● Task objective
The lines below starting at the line containing "input [7:0] data_in_obli_6;" and ending at the line containing "output [7:0] dout_2;" are to be repeated exactly, with both ends kept and nothing else added.

● Exercise data

________________

From an optimization exercise on the open Yosys and OpenROAD flow, aimed at small area; shortcuts taken in it are not production practice. Function was checked by simulation only, so behaviour that the tests miss may differ from the original. Power and IR drop assume default switching activity.

File: design.v
`timescale 1ns / 1ps
module PEv3(
    clk,
    rst, 
    in_en,
    data_horz,
    data_obli,
    data_vert,
    active,
    A,
    B,
    C,
    D,
    E,
    H,
    horz_out,
    obli_out,
    bypass_en,
    opsum
    );
    parameter iWIDTH = 16;
    parameter oWIDTH = 16;
    localparam M_WIDTH = oWIDTH;
    localparam A_WIDTH = oWIDTH;
    input clk, rst, active, in_en, A, B, C, D, E, H;
    input [iWIDTH-1:0] data_horz, data_obli;
    input [A_WIDTH-1:0] data_vert;
    output logic [A_WIDTH-1:0] opsum;
    output logic [iWIDTH-1:0] horz_out, obli_out;
    output logic bypass_en;
    logic [iWIDTH-1:0] data_a_reg;
    always@(posedge clk) begin
        if (rst == 0) begin
            data_a_reg <= 0;
        end
        else if (A_mux && in_en) begin
            data_a_reg <= data_horz;
        end
        else begin
            data_a_reg <= 0;
        end
    end
    logic [iWIDTH-1:0] data_b_reg;
    always@(posedge clk) begin
        if (rst == 0) begin
            data_b_reg <= 0;
        end
        else if (B_mux && in_en) begin
            data_b_reg <= (H_mux)? data_vert[iWIDTH-1:0]: data_obli;
        end 
        else begin
            data_b_reg <= 0;
        end
    end
    reg [M_WIDTH-1:0] m_reg;
    always@(posedge clk) begin
        if (rst == 0) begin
            m_reg <= 0;
        end
        else begin
            m_reg <= data_a_reg * data_b_reg;
        end
    end
    logic [A_WIDTH-1:0] a_wire;
    always@(m_reg or psum_mux) begin
        a_wire <= m_reg + psum_mux;
    end
    reg [A_WIDTH-1:0] psum_reg;
    always@(posedge clk) begin
        if (rst == 0) begin
            psum_reg <= 0;
        end
        else begin
            psum_reg <= a_wire;
        end
    end
    logic [A_WIDTH-1:0] psum_mux;
    always@(psum_reg or C_mux) begin
        if (C_mux == 1) begin
            psum_mux <= psum_reg;
        end
        else begin
            psum_mux <= 0;
        end
    end
    logic [A_WIDTH-1:0] opsum_mux;
    always@(a_wire or data_vert_mux or D_mux) begin
        if (D_mux == 1) begin
            opsum_mux <= a_wire;
        end
        else begin
            opsum_mux <= data_vert_mux;
        end
    end
    always@(posedge clk) begin
        if (rst == 0) begin
            opsum <= 0;
        end
        else begin
         opsum <= opsum_mux;
        end
    end
    logic [A_WIDTH-1:0] data_vert_mux;
    always@(data_vert or E_mux) begin
        if (E_mux == 1) begin
            data_vert_mux <= data_vert;
        end
        else begin
            data_vert_mux <= 0;
        end
    end
    wire A_mux;
    assign A_mux = (active)? A:0;
    wire B_mux;
    assign B_mux = (active)? B:0;
    wire C_mux;
    assign C_mux = (active)? C:0;
    wire D_mux;
    assign D_mux = (active)? D:0;
    wire E_mux;
    assign E_mux = E;
    wire H_mux;
    assign H_mux = (active)? H:0;
    assign horz_out = data_a_reg;
    assign obli_out = data_b_reg;
    always@(posedge clk) begin
        bypass_en <= in_en;
    end
endmodule
`timescale 1ns / 1ps
module ACv2(
    clk,
    rst,
    ipsum,
    bn_param_in_en,
    bn_param_in,
    config_bits,
    in_en,
    F,
    data_out,
    data_out_en,
    bn_param_out,
    bn_param_out_en
    );
    parameter IN_WIDTH = 32;  
    parameter ACC_WIDTH = 35;  
    parameter BN_SCALE_WIDTH = 16;
    parameter BN_SHIFT_WIDTH = 16;
    localparam BN_PARAM_WIDTH = BN_SCALE_WIDTH + BN_SHIFT_WIDTH;  
    input logic clk, rst, in_en, F, bn_param_in_en;
    input [2:0] config_bits;
    input logic [IN_WIDTH-1:0] ipsum;
    input [BN_PARAM_WIDTH-1:0] bn_param_in;
    output [ACC_WIDTH-1:0] data_out;
    output logic [BN_PARAM_WIDTH-1:0] bn_param_out;
    output logic bn_param_out_en, data_out_en;
    logic [IN_WIDTH-1:0] ipsum_reg;
    always@(posedge clk) begin
        if (~rst) begin
            ipsum_reg <= 0;
        end
        else if (in_en) begin
            ipsum_reg <= ipsum;
        end
        else begin
            ipsum_reg <= 0;
        end
    end
    logic [ACC_WIDTH-1:0] add_node;
    logic [ACC_WIDTH-1:0] psum_reg;
    always@(posedge clk) begin
        if (~rst) begin
            psum_reg <= 0;
        end
        else begin
            psum_reg <= add_node;
        end
    end
    logic in_en_dly;
    always@(posedge clk) begin
        in_en_dly <= in_en;
    end
    logic [ACC_WIDTH-1:0] psum_mux;
    assign psum_mux = (config_bits[2] & in_en_dly)? psum_reg:0;
    assign add_node = ipsum_reg + psum_mux;
    logic [BN_PARAM_WIDTH-1:0] bn_param_reg;
    always@(posedge clk) begin
        if (~rst) begin
            bn_param_reg <= 0;
        end
        else if (bn_param_in_en) begin
            bn_param_reg <= bn_param_in;
        end
    end
    logic [BN_SCALE_WIDTH-1:0] bn_scale;
    assign bn_scale = bn_param_reg[BN_PARAM_WIDTH-1:BN_PARAM_WIDTH-BN_SCALE_WIDTH];
    logic [BN_SHIFT_WIDTH-1:0] bn_shift;
    assign bn_shift = bn_param_reg[BN_SCALE_WIDTH-1:0];
    logic [BN_SCALE_WIDTH+ACC_WIDTH-1:0] bn_scale_node;
    assign bn_scale_node = add_node * bn_scale;
    logic [BN_SCALE_WIDTH+ACC_WIDTH:0] be_shift_node;
    assign be_shift_node = bn_scale_node + bn_shift;
    logic [BN_SCALE_WIDTH+ACC_WIDTH:0] bn_mux;
    assign bn_mux = (config_bits[0])? be_shift_node: add_node;
    logic [BN_SCALE_WIDTH+ACC_WIDTH:0] relu_node;
    assign relu_node = ($signed(bn_mux) > $signed(0))? bn_mux: 0;
    logic [BN_SCALE_WIDTH+ACC_WIDTH:0] relu_mux;
    assign relu_mux = (config_bits[1])? relu_node: bn_mux;
    assign data_out = relu_mux;
    assign data_out_en = F;
    always@(posedge clk) begin
        bn_param_out_en <= bn_param_in_en;
    end
    always@(posedge clk) begin
        bn_param_out <= bn_param_in;
    end
endmodule
`timescale 1ns / 1ps
module SystolicBank_v2(
	clk,
	rst,
	in_en,
	conv_mm,
	isac,
	isrelu,
	isbn,
	active_1,
	active_2,
	active_3,
	data_in_horz_1,
	data_in_horz_2,
	data_in_horz_3,
	data_in_obli_1,
	data_in_obli_2,
	data_in_obli_3,
	data_in_obli_4,
	data_in_obli_5,
	data_in_obli_6,
	bn_param_in,
	bn_param_in_en,
	A_1,
	A_2,
	A_3,
	A_4,
	B_1,
	B_2,
	B_3,
	B_4,
	C_1,
	C_2,
	C_3,
	C_4,
	D_1,
	D_2,
	D_3,
	D_4,
	E_1,
	E_2,
	E_3,
	E_4,
	F_1,
	F_2,
	F_3,
	F_4,
	G_1,
	G_2,
	G_3,
	G_4,
	H_1,
	H_2,
	H_3,
	H_4,
	dout_en_1,
	dout_en_2,
	dout_en_3,
	dout_en_4,
	dout_1,
	dout_2,
	dout_3,
	dout_4
);
	parameter nCols = 4;
	parameter nRows = 3;
	parameter iWidth = 8;
	parameter oWidth = 8;
	localparam MODE_CONV = 0; localparam MODE_MM = 1;
	input clk, rst, in_en, conv_mm, isac, isrelu, isbn;
	input active_1;
	input active_2;
	input active_3;
	input [7:0] data_in_horz_1;
	input [7:0] data_in_horz_2;
	input [7:0] data_in_horz_3;
	input [7:0] data_in_obli_1;
	input [7:0] data_in_obli_2;
	input [7:0] data_in_obli_3;
	input [7:0] data_in_obli_4;
	input [7:0] data_in_obli_5;
	input [7:0] data_in_obli_6;
	input [15:0] bn_param_in;
	input bn_param_in_en;
	input A_1;
	input A_2;
	input A_3;
	input A_4;
	input B_1;
	input B_2;
	input B_3;
	input B_4;
	input C_1;
	input C_2;
	input C_3;
	input C_4;
	input D_1;
	input D_2;
	input D_3;
	input D_4;
	input E_1;
	input E_2;
	input E_3;
	input E_4;
	input F_1;
	input F_2;
	input F_3;
	input F_4;
	input G_1;
	input G_2;
	input G_3;
	input G_4;
	input H_1;
	input H_2;
	input H_3;
	input H_4;
	output [7:0] dout_1;
	output [7:0] dout_2;
	output [7:0] dout_3;
	output [7:0] dout_4;
	output dout_en_1;
	output dout_en_2;
	output dout_en_3;
	output dout_en_4;
	logic bypass_en_1_0;
	logic bypass_en_1_1;
	logic bypass_en_1_2;
	logic bypass_en_1_3;
	logic bypass_en_1_4;
	logic bypass_en_2_0;
	logic bypass_en_2_1;
	logic bypass_en_2_2;
	logic bypass_en_2_3;
	logic bypass_en_2_4;
	logic bypass_en_3_0;
	logic bypass_en_3_1;
	logic bypass_en_3_2;
	logic bypass_en_3_3;
	logic bypass_en_3_4;
	logic [7:0] data_in_vert_1_1;
	logic [7:0] data_in_vert_1_2;
	logic [7:0] data_in_vert_1_3;
	logic [7:0] data_in_vert_1_4;
	logic [7:0] data_in_vert_2_1;
	logic [7:0] data_in_vert_2_2;
	logic [7:0] data_in_vert_2_3;
	logic [7:0] data_in_vert_2_4;
	logic [7:0] data_in_vert_3_1;
	logic [7:0] data_in_vert_3_2;
	logic [7:0] data_in_vert_3_3;
	logic [7:0] data_in_vert_3_4;
	logic [7:0] data_in_vert_4_1;
	logic [7:0] data_in_vert_4_2;
	logic [7:0] data_in_vert_4_3;
	logic [7:0] data_in_vert_4_4;
	logic [7:0] data_in_horz_1_0;
	logic [7:0] data_in_horz_1_1;
	logic [7:0] data_in_horz_1_2;
	logic [7:0] data_in_horz_1_3;
	logic [7:0] data_in_horz_1_4;
	logic [7:0] data_in_horz_2_0;
	logic [7:0] data_in_horz_2_1;
	logic [7:0] data_in_horz_2_2;
	logic [7:0] data_in_horz_2_3;
	logic [7:0] data_in_horz_2_4;
	logic [7:0] data_in_horz_3_0;
	logic [7:0] data_in_horz_3_1;
	logic [7:0] data_in_horz_3_2;
	logic [7:0] data_in_horz_3_3;
	logic [7:0] data_in_horz_3_4;
	logic [7:0] data_in_horz_4_0;
	logic [7:0] data_in_horz_4_1;
	logic [7:0] data_in_horz_4_2;
	logic [7:0] data_in_horz_4_3;
	logic [7:0] data_in_horz_4_4;
	logic [7:0] data_in_obli_1_0;
	logic [7:0] data_in_obli_1_1;
	logic [7:0] data_in_obli_1_2;
	logic [7:0] data_in_obli_1_3;
	logic [7:0] data_in_obli_1_4;
	logic [7:0] data_in_obli_2_0;
	logic [7:0] data_in_obli_2_1;
	logic [7:0] data_in_obli_2_2;
	logic [7:0] data_in_obli_2_3;
	logic [7:0] data_in_obli_2_4;
	logic [7:0] data_in_obli_3_0;
	logic [7:0] data_in_obli_3_1;
	logic [7:0] data_in_obli_3_2;
	logic [7:0] data_in_obli_3_3;
	logic [7:0] data_in_obli_3_4;
	logic [7:0] data_in_obli_4_0;
	logic [7:0] data_in_obli_4_1;
	logic [7:0] data_in_obli_4_2;
	logic [7:0] data_in_obli_4_3;
	logic [7:0] data_in_obli_4_4;
	logic [15:0] bn_param_out_1;
	logic [15:0] bn_param_out_2;
	logic [15:0] bn_param_out_3;
	logic [15:0] bn_param_out_4;
	logic bn_param_out_en_1;
	logic bn_param_out_en_2;
	logic bn_param_out_en_3;
	logic bn_param_out_en_4;
	assign data_in_vert_4_1 = (conv_mm == MODE_CONV)? 0: data_in_obli_3;
	assign data_in_vert_4_2 = (conv_mm == MODE_CONV)? 0: data_in_obli_4;
	assign data_in_vert_4_3 = (conv_mm == MODE_CONV)? 0: data_in_obli_5;
	assign data_in_vert_4_4 = (conv_mm == MODE_CONV)? 0: data_in_obli_6;
	assign bypass_en_1_0 = in_en;
	assign bypass_en_2_0 = in_en;
	assign bypass_en_3_0 = in_en;
	assign data_in_horz_1_0 = data_in_horz_1;
	assign data_in_horz_2_0 = data_in_horz_2;
	assign data_in_horz_3_0 = data_in_horz_3;
	assign data_in_obli_2_0 = (conv_mm == MODE_CONV)? data_in_obli_1: 0;
	assign data_in_obli_3_0 = (conv_mm == MODE_CONV)? data_in_obli_2: 0;
	assign data_in_obli_4_0 = (conv_mm == MODE_CONV)? data_in_obli_3: 0;
	assign data_in_obli_4_1 = (conv_mm == MODE_CONV)? data_in_obli_4: 0;
	assign data_in_obli_4_2 = (conv_mm == MODE_CONV)? data_in_obli_5: 0;
	assign data_in_obli_4_3 = (conv_mm == MODE_CONV)? data_in_obli_6: 0;
	PEv3 # (.iWIDTH(iWidth), .oWIDTH(oWidth)) p_1_1(.clk(clk), .rst(rst), .in_en(bypass_en_1_0), .data_vert(data_in_vert_2_1), .active(active_1), .data_horz(data_in_horz_1_0), .data_obli(data_in_obli_2_0), .A(A_1), .B(B_1), .C(C_1), .D(D_1), .E(E_1), .H(H_1), .horz_out(data_in_horz_1_1), .obli_out(data_in_obli_1_1), .bypass_en(bypass_en_1_1), .opsum(data_in_vert_1_1));
	PEv3 # (.iWIDTH(iWidth), .oWIDTH(oWidth)) p_1_2(.clk(clk), .rst(rst), .in_en(bypass_en_1_1), .data_vert(data_in_vert_2_2), .active(active_1), .data_horz(data_in_horz_1_1), .data_obli(data_in_obli_2_1), .A(A_2), .B(B_2), .C(C_2), .D(D_2), .E(E_2), .H(H_2), .horz_out(data_in_horz_1_2), .obli_out(data_in_obli_1_2), .bypass_en(bypass_en_1_2), .opsum(data_in_vert_1_2));
	PEv3 # (.iWIDTH(iWidth), .oWIDTH(oWidth)) p_1_3(.clk(clk), .rst(rst), .in_en(bypass_en_1_2), .data_vert(data_in_vert_2_3), .active(active_1), .data_horz(data_in_horz_1_2), .data_obli(data_in_obli_2_2), .A(A_3), .B(B_3), .C(C_3), .D(D_3), .E(E_3), .H(H_3), .horz_out(data_in_horz_1_3), .obli_out(data_in_obli_1_3), .bypass_en(bypass_en_1_3), .opsum(data_in_vert_1_3));
	PEv3 # (.iWIDTH(iWidth), .oWIDTH(oWidth)) p_1_4(.clk(clk), .rst(rst), .in_en(bypass_en_1_3), .data_vert(data_in_vert_2_4), .active(active_1), .data_horz(data_in_horz_1_3), .data_obli(data_in_obli_2_3), .A(A_4), .B(B_4), .C(C_4), .D(D_4), .E(E_4), .H(H_4), .horz_out(data_in_horz_1_4), .obli_out(data_in_obli_1_4), .bypass_en(bypass_en_1_4), .opsum(data_in_vert_1_4));
	PEv3 # (.iWIDTH(iWidth), .oWIDTH(oWidth)) p_2_1(.clk(clk), .rst(rst), .in_en(bypass_en_2_0), .data_vert(data_in_vert_3_1), .active(active_2), .data_horz(data_in_horz_2_0), .data_obli(data_in_obli_3_0), .A(A_1), .B(B_1), .C(C_1), .D(D_1), .E(E_1), .H(H_1), .horz_out(data_in_horz_2_1), .obli_out(data_in_obli_2_1), .bypass_en(bypass_en_2_1), .opsum(data_in_vert_2_1));
	PEv3 # (.iWIDTH(iWidth), .oWIDTH(oWidth)) p_2_2(.clk(clk), .rst(rst), .in_en(bypass_en_2_1), .data_vert(data_in_vert_3_2), .active(active_2), .data_horz(data_in_horz_2_1), .data_obli(data_in_obli_3_1), .A(A_2), .B(B_2), .C(C_2), .D(D_2), .E(E_2), .H(H_2), .horz_out(data_in_horz_2_2), .obli_out(data_in_obli_2_2), .bypass_en(bypass_en_2_2), .opsum(data_in_vert_2_2));
	PEv3 # (.iWIDTH(iWidth), .oWIDTH(oWidth)) p_2_3(.clk(clk), .rst(rst), .in_en(bypass_en_2_2), .data_vert(data_in_vert_3_3), .active(active_2), .data_horz(data_in_horz_2_2), .data_obli(data_in_obli_3_2), .A(A_3), .B(B_3), .C(C_3), .D(D_3), .E(E_3), .H(H_3), .horz_out(data_in_horz_2_3), .obli_out(data_in_obli_2_3), .bypass_en(bypass_en_2_3), .opsum(data_in_vert_2_3));
	PEv3 # (.iWIDTH(iWidth), .oWIDTH(oWidth)) p_2_4(.clk(clk), .rst(rst), .in_en(bypass_en_2_3), .data_vert(data_in_vert_3_4), .active(active_2), .data_horz(data_in_horz_2_3), .data_obli(data_in_obli_3_3), .A(A_4), .B(B_4), .C(C_4), .D(D_4), .E(E_4), .H(H_4), .horz_out(data_in_horz_2_4), .obli_out(data_in_obli_2_4), .bypass_en(bypass_en_2_4), .opsum(data_in_vert_2_4));
	PEv3 # (.iWIDTH(iWidth), .oWIDTH(oWidth)) p_3_1(.clk(clk), .rst(rst), .in_en(bypass_en_3_0), .data_vert(data_in_vert_4_1), .active(active_3), .data_horz(data_in_horz_3_0), .data_obli(data_in_obli_4_0), .A(A_1), .B(B_1), .C(C_1), .D(D_1), .E(E_1), .H(H_1), .horz_out(data_in_horz_3_1), .obli_out(data_in_obli_3_1), .bypass_en(bypass_en_3_1), .opsum(data_in_vert_3_1));
	PEv3 # (.iWIDTH(iWidth), .oWIDTH(oWidth)) p_3_2(.clk(clk), .rst(rst), .in_en(bypass_en_3_1), .data_vert(data_in_vert_4_2), .active(active_3), .data_horz(data_in_horz_3_1), .data_obli(data_in_obli_4_1), .A(A_2), .B(B_2), .C(C_2), .D(D_2), .E(E_2), .H(H_2), .horz_out(data_in_horz_3_2), .obli_out(data_in_obli_3_2), .bypass_en(bypass_en_3_2), .opsum(data_in_vert_3_2));
	PEv3 # (.iWIDTH(iWidth), .oWIDTH(oWidth)) p_3_3(.clk(clk), .rst(rst), .in_en(bypass_en_3_2), .data_vert(data_in_vert_4_3), .active(active_3), .data_horz(data_in_horz_3_2), .data_obli(data_in_obli_4_2), .A(A_3), .B(B_3), .C(C_3), .D(D_3), .E(E_3), .H(H_3), .horz_out(data_in_horz_3_3), .obli_out(data_in_obli_3_3), .bypass_en(bypass_en_3_3), .opsum(data_in_vert_3_3));
	PEv3 # (.iWIDTH(iWidth), .oWIDTH(oWidth)) p_3_4(.clk(clk), .rst(rst), .in_en(bypass_en_3_3), .data_vert(data_in_vert_4_4), .active(active_3), .data_horz(data_in_horz_3_3), .data_obli(data_in_obli_4_3), .A(A_4), .B(B_4), .C(C_4), .D(D_4), .E(E_4), .H(H_4), .horz_out(data_in_horz_3_4), .obli_out(data_in_obli_3_4), .bypass_en(bypass_en_3_4), .opsum(data_in_vert_3_4));
	ACv2 # (.IN_WIDTH(oWidth), .ACC_WIDTH(oWidth), .BN_SCALE_WIDTH(oWidth), .BN_SHIFT_WIDTH(oWidth)) ac_1(.clk(clk), .rst(rst), .config_bits({isac, isrelu, isbn}), .in_en(G_1), .ipsum(data_in_vert_1_1), .F(F_1), .bn_param_in_en(bn_param_in_en), .bn_param_in(bn_param_in), .bn_param_out(bn_param_out_1), .bn_param_out_en(bn_param_out_en_1), .data_out_en(dout_en_1), .data_out(dout_1));
	ACv2 # (.IN_WIDTH(oWidth), .ACC_WIDTH(oWidth), .BN_SCALE_WIDTH(oWidth), .BN_SHIFT_WIDTH(oWidth)) ac_2(.clk(clk), .rst(rst), .config_bits({isac, isrelu, isbn}), .in_en(G_2), .ipsum(data_in_vert_1_2), .F(F_2), .bn_param_in_en(bn_param_out_en_1), .bn_param_in(bn_param_out_1), .bn_param_out(bn_param_out_2), .bn_param_out_en(bn_param_out_en_2), .data_out_en(dout_en_2), .data_out(dout_2));
	ACv2 # (.IN_WIDTH(oWidth), .ACC_WIDTH(oWidth), .BN_SCALE_WIDTH(oWidth), .BN_SHIFT_WIDTH(oWidth)) ac_3(.clk(clk), .rst(rst), .config_bits({isac, isrelu, isbn}), .in_en(G_3), .ipsum(data_in_vert_1_3), .F(F_3), .bn_param_in_en(bn_param_out_en_2), .bn_param_in(bn_param_out_2), .bn_param_out(bn_param_out_3), .bn_param_out_en(bn_param_out_en_3), .data_out_en(dout_en_3), .data_out(dout_3));
	ACv2 # (.IN_WIDTH(oWidth), .ACC_WIDTH(oWidth), .BN_SCALE_WIDTH(oWidth), .BN_SHIFT_WIDTH(oWidth)) ac_4(.clk(clk), .rst(rst), .config_bits({isac, isrelu, isbn}), .in_en(G_4), .ipsum(data_in_vert_1_4), .F(F_4), .bn_param_in_en(bn_param_out_en_3), .bn_param_in(bn_param_out_3), .bn_param_out(bn_param_out_4), .bn_param_out_en(bn_param_out_en_4), .data_out_en(dout_en_4), .data_out(dout_4));
endmodule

________________

● Exercise response
	input [7:0] data_in_obli_6;
	input [15:0] bn_param_in;
	input bn_param_in_en;
	input A_1;
	input A_2;
	input A_3;
	input A_4;
	input B_1;
	input B_2;
	input B_3;
	input B_4;
	input C_1;
	input C_2;
	input C_3;
	input C_4;
	input D_1;
	input D_2;
	input D_3;
	input D_4;
	input E_1;
	input E_2;
	input E_3;
	input E_4;
	input F_1;
	input F_2;
	input F_3;
	input F_4;
	input G_1;
	input G_2;
	input G_3;
	input G_4;
	input H_1;
	input H_2;
	input H_3;
	input H_4;
	output [7:0] dout_1;
	output [7:0] dout_2;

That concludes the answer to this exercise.